Most microarray studies of aging animals try to associate gene expression with chronological age: they look for groups of genes that are upregulated or downregulated as we get older. But chronological age is often an imperfect proxy for the quantity we are really interested in – physiological age, or bodily health, which is notoriously difficult to quantify.
The search is on for informative correlates of physiological age (like telomere length) that can be used to assess current health and predict remaining lifespan. One seemingly relevant quantity that is simple to measure is liveliness: we might expect a sprightly 90 year old woman to look forward to more years of healthy life than a lethargic 80 year old.

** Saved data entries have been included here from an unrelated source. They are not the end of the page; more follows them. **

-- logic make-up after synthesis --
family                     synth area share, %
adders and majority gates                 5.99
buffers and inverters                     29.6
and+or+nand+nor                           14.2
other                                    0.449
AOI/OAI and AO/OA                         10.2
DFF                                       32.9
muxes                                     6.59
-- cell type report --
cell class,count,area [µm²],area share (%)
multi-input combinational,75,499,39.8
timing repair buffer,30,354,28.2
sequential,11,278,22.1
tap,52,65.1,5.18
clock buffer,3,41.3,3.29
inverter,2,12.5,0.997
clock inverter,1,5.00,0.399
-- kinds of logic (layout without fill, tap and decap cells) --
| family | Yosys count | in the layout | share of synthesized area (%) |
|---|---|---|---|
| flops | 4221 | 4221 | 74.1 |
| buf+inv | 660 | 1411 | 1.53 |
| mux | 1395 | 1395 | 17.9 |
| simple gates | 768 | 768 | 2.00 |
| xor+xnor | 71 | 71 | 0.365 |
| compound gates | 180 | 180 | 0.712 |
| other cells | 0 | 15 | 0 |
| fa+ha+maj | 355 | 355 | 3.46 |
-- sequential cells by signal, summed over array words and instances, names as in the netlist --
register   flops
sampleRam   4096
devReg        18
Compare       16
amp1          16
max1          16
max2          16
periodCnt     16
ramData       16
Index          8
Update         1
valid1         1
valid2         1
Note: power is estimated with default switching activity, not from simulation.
<file path="config.mk">
export PLATFORM = sky130hd
export DESIGN_NAME = wbm
export DESIGN_NICKNAME = d
export VERILOG_FILES = /design/src/rtl/ecap5_dproc_pkg.sv /design/src/rtl/wbm_load_align.sv /design/src/rtl/wbm.sv
export SDC_FILE = /design/constraint.sdc
export NUM_CORES = 1
export LEC_CHECK = 0
export ABC_AREA = 1
export CAP_MARGIN = 20
export CORE_ASPECT_RATIO = 0.7
export CORE_MARGIN = 2
export CORE_UTILIZATION = 57
export CTS_BUF_LIST = sky130_fd_sc_hd__clkbuf_16
export CTS_CLUSTER_DIAMETER = 120
export DETAILED_ROUTE_END_ITERATION = 12
export DONT_BUFFER_PORTS = 1
export PLACE_DENSITY = 0.75
export SLEW_MARGIN = 0
export SYNTH_ARGS = -nofsm -noshare
export SYNTH_HDL_FRONTEND = slang
export SYNTH_SLANG_ARGS = --single-unit
</file>
<file path="constraint.sdc">
create_clock -name clk_i -period 2.6 [get_ports clk_i]
set_input_delay 0.65 -clock clk_i [delete_from_list [all_inputs] [get_ports clk_i]]
set_output_delay 0.65 -clock clk_i [all_outputs]
set_load 0.03 [all_outputs]
</file>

In the latest issue of Aging Cell, Golden et al. argue that this kind of behavior is a useful proxy for physiological age, and then show that gene expression can be used to predict behavior:
Age-related behaviors have distinct transcriptional profiles in C.elegans
There has been a great deal of interest in identifying potential biomarkers of aging (Butler et al. 2004). Biomarkers of aging would be useful to predict potential vulnerabilities in an individual that may arise well before they are chronologically expected, due to idiosyncratic aging rates that occur between individuals. Prior attempts to identify biomarkers of aging have often relied on the comparisons of long-lived animals to a wild-type control (Dhahbi et al. 2004). However, the effect of interventions in model systems that prolong lifespan (such as single gene mutations, or caloric restriction) can sometimes be difficult to interpret due to the manipulation itself having multiple unforeseen consequences on physiology, unrelated to aging itself (Gems et al. 2002; Partridge and Gems 2006). The search for predictive biomarkers of aging therefore is problematic, and the identification of metrics that can be used to predict either physiological or chronological age would be of great value (Butler et al. 2004). One methodology which has been used to identify biomarkers for numerous pathologies is gene expression profiling. Here, we report whole-genome expression profiles of individual wild-type Caenorhabditis elegans covering the entire wild-type nematode life span. Individual nematodes were scored for either age-related behavioral phenotypes, or survival, and then subsequently associated with their respective gene expression profiles. This facilitated the identification of transcriptional profiles that were highly associated with either physiological or chronological age. Overall, our approach serves as a paradigm for identifying potential biomarkers of aging in higher organisms that can be repeatedly sampled throughout their lifespan.
In the study, worms are grouped into 3 broad categories based on their behavior: category A if they show “symmetric, spontaneous, and smooth movement, ” C if they “only move their nose or tail when prodded,” and B for anything in between. Using data from a previous work, Golden et al. show that behavior is a useful proxy for physiological age: C worms have a significantly shorter remaining lifespan than A worms (after controlling for chronological age). In other words, in our search for biomarkers of physiological aging, we should include genes whose expression levels predict behavior – not just those that predict chronological age.
Golden et al. then get on to their main experiment: they measure mRNA expression levels in worms of 7 different ages, and grade the behavior of each worm. Using a machine learning approach, they show that 71% of the time, gene expression levels accurately predict behavior class. Several of the genes that are more highly expressed in inert C worms (versus in active A worms) are involved in amino acid metabolism and/or related to actin – the authors speculate that physiologically old worms might upregulate these genes to try to repair their damaged cytoskeletons.
Their full results are available online in the GEO database (GSE12290) – this should prove a wonderful resource for bioinformaticians, especially as it is only the second full-genome microarray study of aging in the worm.